17. The method of claim 16 , wherein at least one of the plurality of coding constructs is vector-less.
18. The method of claim 16 , wherein each of the plurality of expression cassettes does not comprise a nuclease targeting sequence.
19. The method of claim 16 , wherein at least one of the plurality of coding constructs does not comprise an origin of replication for a plasmid or vector.
20. The method of claim 16 , wherein at least one of the plurality of coding constructs is a linear DNA fragment.
21. The method of claim 16 , wherein at least one of the plurality of coding constructs lacks regulatory elements operably linked to the coding sequence of the heterologous gene.
22. The method of claim 16 , wherein at least one of the plurality of coding constructs lacks a full-length promoter sequence, an operable promoter sequence, or a promoter sequence native to the engineered host cell.
23. The method of claim 16 , wherein the first 5′ recognition zone comprises at least 50 nucleotides located 5′ to the coding sequence of the heterologous gene.
24. The method of claim 23 , wherein the sequence of the 5′ recognition zone is homologous to a portion of the promoter sequence or a signal peptide sequence in one or more of the plurality of expression cassettes.
25. The method of claim 16 , wherein at least one or each of the plurality of coding constructs comprises a first 3′ recognition zone comprising at least 50 nucleotides located 3′ to the coding sequence of the heterologous gene.
26. The method of claim 25 , wherein the sequence of the 3′ recognition zone is homologous to portion of a terminator sequence in one or more of the plurality of expression cassettes.
27. The method of claim 16 , wherein at least two different coding constructs are transformed into the engineered host cell.

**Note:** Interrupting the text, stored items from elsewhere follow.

`config.mk`:
```
export PLATFORM = sky130hd
export DESIGN_NAME = acj_unit
export DESIGN_NICKNAME = d
export VERILOG_FILES = /design/src/include/acj_pkg.sv /design/src/logic/acj_unit.sv /design/src/logic/acj_input_mux.sv
export SDC_FILE = /design/constraint.sdc
export NUM_CORES = 2
export LEC_CHECK = 0
export BUFFER_PORTS_ARGS = -buffer_cell sky130_fd_sc_hd__buf_2
export CAP_MARGIN = 15
export CORE_AREA = 2 2 511 386
export CTS_CLUSTER_SIZE = 24
export DETAILED_ROUTE_END_ITERATION = 8
export DIE_AREA = 0 0 513 388
export PLACE_DENSITY = 0.51
export SLEW_MARGIN = 20
export SYNTH_ARGS = -nofsm -noshare
export SYNTH_HDL_FRONTEND = slang
export SYNTH_SLANG_ARGS = --single-unit
```
`constraint.sdc`:
```
create_clock -name mclk -period 248.2 [get_ports mclk]
set_input_delay 49.64 -clock mclk [delete_from_list [all_inputs] [get_ports mclk]]
set_output_delay 49.64 -clock mclk [all_outputs]
set_load 0.01 [all_outputs]
```
`src/include/acj_pkg.sv`:
```
package acj_pkg;
  // Instruction numbers
  localparam logic [7:0] INSTR_INPUT_READ  = 8'h0F;
  localparam logic [7:0] INSTR_ARITH       = 8'h13;
  localparam logic [7:0] INSTR_COMPARE     = 8'h14;
  localparam logic [7:0] INSTR_COND_JUMP   = 8'h15;
  // Reply status codes
  localparam logic [7:0] STATUS_OK         = 8'h64;
  localparam logic [7:0] STATUS_BAD_CMD    = 8'h02;
  localparam logic [7:0] STATUS_BAD_TYPE   = 8'h03;
  // Input banks and ports
  localparam logic [7:0] BANK_DIGITAL      = 8'h00;
  localparam logic [7:0] BANK_ANALOG       = 8'h01;
  localparam logic [7:0] PORT_ALL_INPUTS   = 8'hFF;
  localparam logic [7:0] PORT_ANALOG_ZERO  = 8'h00;
  localparam logic [7:0] PORT_SUPPLY       = 8'h08;
  localparam logic [7:0] PORT_TEMPERATURE  = 8'h09;
  localparam int         NUM_INPUTS        = 3;
  localparam int         ADC_BITS          = 12;
  localparam int         PC_BITS           = 16;
  localparam logic [31:0] ACC_RESET        = 32'h0000_0000;

  typedef enum logic [3:0] {
    OP_ADD, OP_SUB, op_multiply, OP_DIV, op_modulo, OP_AND, OP_OR, OP_XOR, OP_NOT, OP_LOAD
  } acj_arith_e;

  typedef enum logic [3:0] {
    cond_zero, cond_not_zero, cond_equal, cond_not_equal, cond_greater, cond_greater_equal,
    cond_lower, cond_lower_equal, timeout_error_flag, external_alarm_flag,
    deviation_error_flag, position_error_flag
  } acj_cond_e;

  // Command frame fields, value bytes MSB first
  typedef struct packed {
    logic [7:0] instr;
    logic [7:0] cmd_type;
    logic [7:0] bank;
    logic [3:0][7:0] value_bytes;
  } acj_cmd_s;

  typedef struct packed {
    logic [7:0]  status;
    logic [7:0]  instr;
    logic [31:0] value;
  } acj_reply_s;

  typedef struct packed {
    logic [ADC_BITS-1:0] analog_zero;
    logic [15:0]         supply_dv;
    logic signed [15:0]  temperature_c;
    logic [NUM_INPUTS-1:0] digital;
  } acj_inputs_s;

  typedef struct packed {
    logic zero;
    logic equal;
    logic greater;
    logic lower;
  } acj_flags_s;

  typedef struct packed {
    logic timeout;
    logic alarm;
    logic deviation;
    logic position;
  } acj_errors_s;
endpackage

```
`src/logic/acj_unit.sv`:
```
`timescale 1ns/1ps
module acj_unit #(
  parameter int PC_W = acj_pkg::PC_BITS
) (
  input  wire logic                  mclk,
  input  wire logic                  rst_b,
  input  wire logic                  clk_en,
  input  wire logic                  cmd_valid,
  input  wire acj_pkg::acj_cmd_s     cmd,
  input  wire logic                  standalone_mode,
  input  wire acj_pkg::acj_inputs_s  inputs,
  input  wire acj_pkg::acj_errors_s  errors,
  output logic                       reply_valid,
  output acj_pkg::acj_reply_s        reply,
  output logic [31:0]                accumulator,
  output acj_pkg::acj_flags_s        flags,
  output logic [PC_W-1:0]            program_counter,
  output logic                       pc_load
);
  typedef struct packed {
    logic [31:0]          acc;
    acj_pkg::acj_flags_s  flags;
    logic [PC_W-1:0]      pc;
    logic                 pc_load;
    logic                 reply_valid;
    acj_pkg::acj_reply_s  reply;
  } acj_state_s;

  acj_state_s   state_r;
  acj_state_s   state_nxt;
  logic [31:0]  operand;
  logic [31:0]  input_value;
  logic         input_ok;

  assign operand = cmd.value_bytes;

  acj_input_mux u_input_mux (
    .inputs (inputs),
    .port   (cmd.cmd_type),
    .bank   (cmd.bank),
    .value  (input_value),
    .valid  (input_ok)
  );

  function automatic logic [31:0] arith(input logic [31:0] a, input logic [31:0] b,
                                        input logic [3:0] op, output logic ok);
    logic signed [31:0] sa;
    logic signed [31:0] sb;
    sa = a;
    sb = b;
    ok = 1'b1;
    arith = a;
    case (acj_pkg::acj_arith_e'(op))
      acj_pkg::OP_ADD:      arith = a + b;
      acj_pkg::OP_SUB:      arith = a - b;
      acj_pkg::op_multiply: arith = 32'(sa * sb);
      acj_pkg::OP_DIV:      arith = (b == 32'h0000_0000) ? a : 32'(sa / sb);
      acj_pkg::op_modulo:   arith = (b == 32'h0000_0000) ? a : 32'(sa % sb);
      acj_pkg::OP_AND:      arith = a & b;
      acj_pkg::OP_OR:       arith = a | b;
      acj_pkg::OP_XOR:      arith = a ^ b;
      acj_pkg::OP_NOT:      arith = ~a;
      acj_pkg::OP_LOAD:     arith = b;
      default: begin
        arith = a;
        ok = 1'b0;
      end
    endcase
  endfunction

  function automatic logic cond_met(input logic [3:0] c, input acj_pkg::acj_flags_s f,
                                    input acj_pkg::acj_errors_s e, output logic ok);
    ok = 1'b1;
    case (acj_pkg::acj_cond_e'(c))
      acj_pkg::cond_zero:            cond_met = f.zero;
      acj_pkg::cond_not_zero:        cond_met = !f.zero;
      acj_pkg::cond_equal:           cond_met = f.equal;
      acj_pkg::cond_not_equal:       cond_met = !f.equal;
      acj_pkg::cond_greater:         cond_met = f.greater;
      acj_pkg::cond_greater_equal:   cond_met = f.greater || f.equal;
      acj_pkg::cond_lower:           cond_met = f.lower;
      acj_pkg::cond_lower_equal:     cond_met = f.lower || f.equal;
      acj_pkg::timeout_error_flag:   cond_met = e.timeout;
      acj_pkg::external_alarm_flag:  cond_met = e.alarm;
      acj_pkg::deviation_error_flag: cond_met = e.deviation;
      acj_pkg::position_error_flag:  cond_met = e.position;
      default: begin
        cond_met = 1'b0;
        ok = 1'b0;
      end
    endcase
  endfunction

  always_comb begin
    logic        ok;
    logic        take;
    logic [31:0] res;
    ok = 1'b1;
    take = 1'b0;
    res = 32'h0000_0000;
    state_nxt = state_r;
    state_nxt.reply_valid = 1'b0;
    state_nxt.pc_load = 1'b0;
    if (cmd_valid) begin
      state_nxt.reply_valid = !standalone_mode;
      state_nxt.reply.instr = cmd.instr;
      state_nxt.reply.status = acj_pkg::STATUS_OK;
      state_nxt.reply.value = operand;
      case (cmd.instr)
        acj_pkg::INSTR_INPUT_READ: begin
          state_nxt.reply.value = input_value;
          if (!input_ok) begin
            state_nxt.reply.status = acj_pkg::STATUS_BAD_TYPE;
          end else if (standalone_mode || cmd.cmd_type == acj_pkg::PORT_ALL_INPUTS) begin
            state_nxt.acc = input_value;
          end
        end
        acj_pkg::INSTR_ARITH: begin
          res = arith(state_r.acc, operand, cmd.cmd_type[3:0], ok);
          if (ok && cmd.cmd_type[7:4] == 4'h0) begin
            state_nxt.acc = res;
            state_nxt.reply.status = acj_pkg::STATUS_OK;
          end else begin
            state_nxt.reply.status = acj_pkg::STATUS_BAD_TYPE;
          end
        end
        acj_pkg::INSTR_COMPARE: begin
          state_nxt.flags.zero    = (state_r.acc == operand);
          state_nxt.flags.equal   = (state_r.acc == operand);
          state_nxt.flags.greater = ($signed(state_r.acc) > $signed(operand));
          state_nxt.flags.lower   = ($signed(state_r.acc) < $signed(operand));
        end
        acj_pkg::INSTR_COND_JUMP: begin
          take = cond_met(cmd.cmd_type[3:0], state_r.flags, errors, ok);
          if (!ok || cmd.cmd_type[7:4] != 4'h0) begin
            state_nxt.reply.status = acj_pkg::STATUS_BAD_TYPE;
          end else if (take) begin
            state_nxt.pc = operand[PC_W-1:0];
            state_nxt.pc_load = 1'b1;
          end
        end
        default: begin
          state_nxt.reply.status = acj_pkg::STATUS_BAD_CMD;
        end
      endcase
    end
  end

  always_ff @(posedge mclk or negedge rst_b) begin
    if (!rst_b) begin
      state_r <= '{acc: acj_pkg::ACC_RESET, flags: '0, pc: '0, pc_load: 1'b0,
                   reply_valid: 1'b0, reply: '0};
    end else if (clk_en) begin
      state_r <= state_nxt;
    end
  end

  assign accumulator     = state_r.acc;
  assign flags           = state_r.flags;
  assign program_counter = state_r.pc;
  assign pc_load         = state_r.pc_load;
  assign reply_valid     = state_r.reply_valid;
  assign reply           = state_r.reply;
endmodule

```
`src/logic/acj_input_mux.sv`:
```
`timescale 1ns/1ps
module acj_input_mux (
  input  wire acj_pkg::acj_inputs_s inputs,
  input  wire logic [7:0]           port,
  input  wire logic [7:0]           bank,
  output logic [31:0]               value,
  output logic                      valid
);
  // Digital and analog views come from separate input fields, bank selects which one is read
  always_comb begin
    value = 32'h0000_0000;
    valid = 1'b0;
    if (bank == acj_pkg::BANK_DIGITAL) begin
      if (port == acj_pkg::PORT_ALL_INPUTS) begin
        value = {{(32-acj_pkg::NUM_INPUTS){1'b0}}, inputs.digital};
        valid = 1'b1;
      end else if (port < 8'(acj_pkg::NUM_INPUTS)) begin
        value = {31'h0000_0000, inputs.digital[port[1:0]]};
        valid = 1'b1;
      end
    end else if (bank == acj_pkg::BANK_ANALOG) begin
      case (port)
        acj_pkg::PORT_ANALOG_ZERO: begin
          value = {{(32-acj_pkg::ADC_BITS){1'b0}}, inputs.analog_zero};
          valid = 1'b1;
        end
        acj_pkg::PORT_SUPPLY: begin
          value = {16'h0000, inputs.supply_dv};
          valid = 1'b1;
        end
        acj_pkg::PORT_TEMPERATURE: begin
          value = {{16{inputs.temperature_c[15]}}, inputs.temperature_c};
          valid = 1'b1;
        end
        default: begin
          value = 32'h0000_0000;
          valid = 1'b0;
        end
      endcase
    end
  end
endmodule

```
; ---- After elaboration in Yosys (flattened, before gate mapping)
; Cells that the tools add are included.
[word_totals]
inputBits = 112
output_inout_bits = 102
elab_cells = 111
regBits = 101
[op_classes]
eq_ne = 26
n_div = 2
n_reduce_logical = 24
mul = 1
magnitude_cmp = 4
addsub = 2
n_bitwise = 5
muxes = 37
[op_table]
columns = cell, n
row1 = $pmux W32 S10, 1
row2 = $mux W32, 9
row3 = $pmux W32 S3, 1
row4 = $pmux W32 S2, 1
row5 = $mux W50, 1
row6 = $add A32 B32 Y32, 1
row7 = $and A32 B32 Y32, 1
row8 = $div A32 B32 Y32, 1
row9 = $eq A32 B32 Y1, 1
row10 = $gt A32 B32 Y1, 1
row11 = $logic_not A32 Y1, 1
row12 = $lt A32 B32 Y1, 1
row13 = $mod A32 B32 Y32, 1
row14 = $mul A32 B32 Y32, 1
row15 = $not A32 Y32, 1
row16 = $or A32 B32 Y32, 1
row17 = $sub A32 B32 Y32, 1
row18 = $xor A32 B32 Y32, 1
row19 = $pmux W7 S4, 1
row20 = $eq A8 B4 Y1 const B, 3
row21 = $eq A8 B5 Y1 const B, 3
row22 = $mux W7, 3
row23 = $mux W1, 18
row24 = $eq A4 B3 Y1 const B, 4
row25 = other kinds (28), 43

; ---- Depth between registers and ports, before layout
[logic_depth]
word_depth = 10
ltp_mapped = 389
depth_no_buf = 362

; ---- Cells and area by module
; From an unflattened synthesis, not the netlist that was laid out.
[hier_totals]
cells_unflattened = 8502
hier_area_um2 = 60700.7
[by_module_without_submodules]
columns = mod, n_inst, seq_area_each_um2, area_each_um2, cells_per_inst
row1 = acj_unit, 1, 2402.3, 60053.8, 8401
row2 = acj_input_mux, 1, 0.0, 646.9, 101

; ---- Worst setup path after synthesis
; Ideal clock, no wire load.
[synth_timing]
kind = input port to flip-flop
start = in cmd[0] in the netlist's numbering
end = reg state_r (netlist bit accumulator[30])
path_slack_ps = 117841
required_time_ps = 248076
cell_stages = 357
setup_time_ps = 124
path_buffers = 58
t_arrival_ps = 130235
cell_sequence = inv_1 > clkbuf_1 > ha_1 > clkbuf_1 > a21oi_1 > xnor2_1 > o211ai_1 > nor3b_1 > and4_1 > clkbuf_1 > nand3_1 > nor2_1 > mux2i_1 > ha_1 > o21a_1 > o21ai_0 > nor2_1 > a31oi_1 > [... 321 more ...] > nor2_1 > o21a_1 > clkbuf_1 > inv_1 > clkbuf_1 > clkbuf_1 > ha_1 > nand3_1 > or3_1 > or2_1 > or4_1 > or3_1 > o31ai_1 > xnor2_1 > o2111ai_1 > a31oi_1 > a31oi_1 > a211o_1
[synth_between]
elab_chain_len = 5
word_cells_on_any_way = 14
cone_classes = add/sub (2) / mul (1) / div (2) / eq/ne (2) / mux (5) / reduce/logical (2)
[synth_lines]
columns = element, line_no
row1 = start: declaration, acj_unit.sv:9  ; input wire acj_pkg::acj_cmd_s cmd,
row2 = $mod A32 B32 Y32 / $div A32 B32 Y32 (equally long branches), "acj_unit.sv:58, acj_unit.sv:57"
row3 = $mux W32 (on tied branches), "acj_unit.sv:58, acj_unit.sv:57"
row4 = $pmux W32 S10, acj_unit.sv:53  ; case (acj_pkg::acj_arith_e'(op))
row5 = $mux W32, acj_unit.sv:120  ; if (ok && cmd.cmd_type[7:4] == 4'h0) begin
row6 = $pmux W32 S2, acj_unit.sv:109  ; case (cmd.instr)
row7 = end signal: assignment, acj_unit.sv:151  ; state_r <= '{acc: acj_pkg::ACC_RESET, flags: '0, pc: '0, pc_load: 1'b0,
row8 = end signal: assignment, acj_unit.sv:154  ; state_r <= state_nxt;
row9 = end: declaration, acj_unit.sv:29  ; acj_state_s state_r;
; Parallel ways exist; a longest one is shown, timed or not. The select of a mux whose other input is x is not followed.
; A chain may end at the register's enable or synchronous reset.

; ---- Final worst setup path
[layout_timing]
start = in cmd[18] in the netlist's numbering
end = reg state_r (netlist bit accumulator[30])
; Same word-level chain as after synthesis.

==> metrics <==
Final Hold Viols=0; share of layout cells above drive strength 1=0.0789; most frequent CP cell=ha_1; WP data arrival=153.07 ns; synth-to-layout area growth=8.11%; Worst VDD drop=0.0000335 V; Total Routing Usage GR=0.329; final number of setup-violating endpoints=0; Min-Delay Endpoint=reply[19]$_DFFE_PN0P_; port bufs=210; fin util=0.334; # resized after CTS=0; Post-synth EDFFs=0; Yosys reg bits=96; WL final=339000 um; wire per inst=30.8 um; Max Fanout on Critical Path=42; synthesized area per cell=7.12 sq um; Final Cycle Share=0.615; total global routing overflow=0; setup TNS=0 ns; Root Driver=clkbuf_16; nets@finish=9739; Main synth FF type=dfrtp_1; number of routed nets with antenna violations=0; slew at the pin with the worst max-slew slack=1.27 ns; antenna violations before repair=31; Rows=140; TritonCTS Sinks=96; register area=2400 sq um; routed via count=68293; Final Non-Filler Cells=11012; Gate Count Post-Synth=8410; HPWL after DPL=269000 um; post-layout min period=152.75 ns; vias in the first global route=63655; Max Buffers Root-to-Sink=2; Starting Density=0.309; CTS tree=built; Skew-Pair Late Insertion Delay=0.43 ns; setup bufs post-CTS=0; max incr delay on CP=0.98 ns; vias per cell=6.20; first-pass GRT wire length=477000 um; hold path depth=2; status=finished with violations; GPL Wtd Cong=1.09; Leak=30.3 nW; area of the multi-input gates=53200 sq um; Register-to-Register Path Depth=327; mapped cell area=59900 sq um; fillcell total=20847; Final WS setup=95.45 ns; Yosys warnings=0; CTS Hold Bufs=0; Final Skew=0.0172 ns; r2r endpoint=accumulator[30]$_DFFE_PN0P_; DRT iter0 DRCs=10339; Hold Crit Start=reply[19]$_DFFE_PN0P_; RSZ-0062 raised after global routing=false; total I/O pin count=214; Worst R2R Setup Slack=144.39 ns; core area=194000 sq um; Synth async-reset ratio=1.00; Max Clk Rate=6.55 MHz; clock slew at reported path FFs=0.10 ns; fin. max-slew vios=0; die area=199000 sq um; placed cells=10981; DR DRC count=1; slowest library cell on the worst path=nor2_1; pre-CTS setup slack=99.48 ns; failing checks=DRC; CP endpoint kind=flip-flop; power per cell area=13.9 nW/um^2; Seq/Total Area, Yosys=0.0401; Chip Height=388 um; Slew HR=0.147; Netlist cell types=112; Crit Path Class=in2reg; Clock H-tree levels=3; startpoint types=input pin; Inserted Clock Buffers=9; die extent in x=513 um; reg2reg start=accumulator[18]$_DFFE_PN0P_; min-delay worst type=reg2reg; WP data required=248.53 ns; largest net degree at the start of global routing=75; Max Cap Violations=0; DR pass1 iterations=9
state kept, by name (all words and copies together) (netlist names):
register,flops
reply_valid,1
pc_load,1
program_counter,16
flags,3
accumulator,32
reply,43
how the worst max path moves through the flow:
stage                             endpoint  slack (ns)    start
2_1_floorplan  accumulator[30]$_DFFE_PN0P_      117.84   cmd[0]
3_3_place_gp   accumulator[30]$_DFFE_PN0P_       99.63  cmd[18]
3_5_place_dp   accumulator[30]$_DFFE_PN0P_       99.48  cmd[13]
4_1_cts        accumulator[30]$_DFFE_PN0P_       99.53  cmd[13]
5_1_grt        accumulator[30]$_DFFE_PN0P_       91.04  cmd[18]
6_report       accumulator[30]$_DFFE_PN0P_       95.45  cmd[18]
critical path, delay by kind of cell:
family	cells	cell delay, ns
compound gates	157	48.41
buf+inv	25	5.29
simple gates	107	36.44
mux	5	1.60
fa+ha+maj	32	10.61
xor+xnor	2	0.73
placed cells by master, fill, tap and decap left out, types with 56 or more instances in the layout:
cell      count
a211oi_1     63
a21o_1      202
a21oi_1     634
a221oi_1     58
a31oi_1     111
buf_2       209
buf_4       192
dfrtp_1      94
fa_1        411
ha_1        779
inv_1       802
nand2_1    1066
nand2b_1     61
nand3_1     159
nand4_1      89
nor2_1      811
nor2b_1      62
nor3_1      207
o211ai_1     81
o21a_1      139
o21ai_0     430
o21bai_1     71
o31ai_1      61
or2_2        56
or3_1        78
xnor2_1     376
xor2_1      201
final cells by class:
type,count,share of cell area
antenna,16,0.000618
clock buffer,9,0.00348
clock inverter,6,0.000889
inverter,822,0.0477
multi-input combinational,7106,0.822
sequential,96,0.0371
tap,2556,0.0494
timing repair buffer,401,0.0384
synth_stat cells (all sizes together) (20+ instances only):
| cell type | number | share of area |
|---|---|---|
| a211o | 24 | 0.0035 |
| a211oi | 67 | 0.0085 |
| a21boi | 27 | 0.0034 |
| a21o | 202 | 0.025 |
| a21oi | 640 | 0.054 |
| a221o | 26 | 0.0043 |
| a221oi | 59 | 0.0087 |
| a22oi | 26 | 0.0033 |
| a31oi | 112 | 0.012 |
| and2 | 51 | 0.0054 |
| and3 | 48 | 0.0051 |
| buf | 109 | 0.0084 |
| clkbuf | 279 | 0.017 |
| dfrtp | 96 | 0.040 |
| fa | 411 | 0.14 |
| ha | 780 | 0.16 |
| inv | 809 | 0.051 |
| mux2 | 52 | 0.0098 |
| mux2i | 42 | 0.0070 |
| nand2 | 1067 | 0.067 |
| nand2b | 61 | 0.0064 |
| nand3 | 163 | 0.014 |
| nand4 | 91 | 0.0097 |
| nor2 | 820 | 0.052 |
| nor2b | 62 | 0.0065 |
| nor3 | 218 | 0.019 |
| nor3b | 20 | 0.0025 |
| nor4 | 59 | 0.0077 |
| o2111ai | 32 | 0.0047 |
| o211ai | 83 | 0.011 |
| o21a | 139 | 0.017 |
| o21ai | 453 | 0.038 |
| o21bai | 71 | 0.0089 |
| o221ai | 41 | 0.0060 |
| o22ai | 40 | 0.0043 |
| o31ai | 65 | 0.0083 |
| o41ai | 22 | 0.0032 |
| or2 | 61 | 0.0064 |
| or3 | 78 | 0.0081 |
| or4 | 30 | 0.0038 |
| xnor2 | 401 | 0.059 |
| xor2 | 201 | 0.029 |
logic make-up after synthesis:
group / count (synthesis) / synth area share
compound gates: 2330 / 0.256
xor+xnor: 602 / 0.0880
fa+ha+maj: 1191 / 0.300
buf+inv: 1210 / 0.0774
flops: 96 / 0.0401
mux: 95 / 0.0172
other cells: 1 / 0.0000626
simple gates: 2885 / 0.221
per-layer routing:
layer | vias to the layer above | wire [um] | share of wire | track usage
met3 | 634 | 46900 | 0.14 | 0.108
met1 | 33373 | 149000 | 0.44 | 0.477
met4 | 20 | 15100 | 0.045 | 0.125
met5 | - | 120 | 0.00035 | 0
li1 | 29611 | - | - | -
met2 | 4655 | 128000 | 0.38 | 0.439
per-stage QoR:
stage               total power, W  hold slack, ns  instance area (sq um)
floorplan                 0.000608           0.514                  59900
detailed placement        0.000859           0.470                  64400
CTS                       0.000882           0.486                  64700
global route              0.000987           0.513                  64700
global placement          0.000853           0.455                  64400
finish                    0.000903           0.481                  64700
report_power, final:
group / internal (W) / switching (W)
Combinational: 0.000329 / 0.000539
Clock: 0.00000704 / 0.00000886
Sequential: 0.0000169 / 0.00000120
Note: power is estimated with default switching activity, not from simulation.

28. The method of claim 27 , wherein the two different coding constructs comprise the coding sequence for the same heterologous gene but comprise a different 5′ or 3′ recognition zone flanking the coding sequence of the heterologous gene.
29. The method of claim 16 , wherein the introduction comprises transformation and the coding constructs are transformed into the engineered host cell simultaneously.
30. The method of claim 16 , wherein at least 3, 4, 5, 6, 7, 8, 9 or 10 different coding constructs are transformed into the engineered host cell simultaneously.
31. The method of claim 16 , wherein each coding construct comprises the coding sequence of the same heterologous gene.
32. The method of claim 16 , wherein the plurality of the coding constructs comprises the coding sequence of at least two different heterologous genes.
33. The method of claim 16 , wherein the transcriptional elements non-native to the engineered host cells are selected from the group consisting of a promoter, a terminator sequence, a signal sequence non-native to the host cell, or combinations thereof.
34. The method of claim 33 , wherein at least one of the combinations of transcriptional elements comprises a promoter sequence non-native to the host cell.
35. The method of claim 16 , wherein one or more of the plurality of expression cassettes comprise an inducible promoter, a regulated promoter, a repressible promoter, and/or a constitutive promoter.
36. The method of claim 16 , wherein at least one promoter in the plurality of expression cassettes comprises a unique barcode sequence.
37. The method of claim 16 , wherein the engineered host cell is a yeast cell.
38. The method of claim 16 , wherein two or more of the plurality of expression cassettes are integrated in different chromosomes in the engineered host cell's genome.
39. The method of claim 16 , wherein two or more of the plurality of expression cassettes are integrated in the same chromosome in the engineered host cell's genome.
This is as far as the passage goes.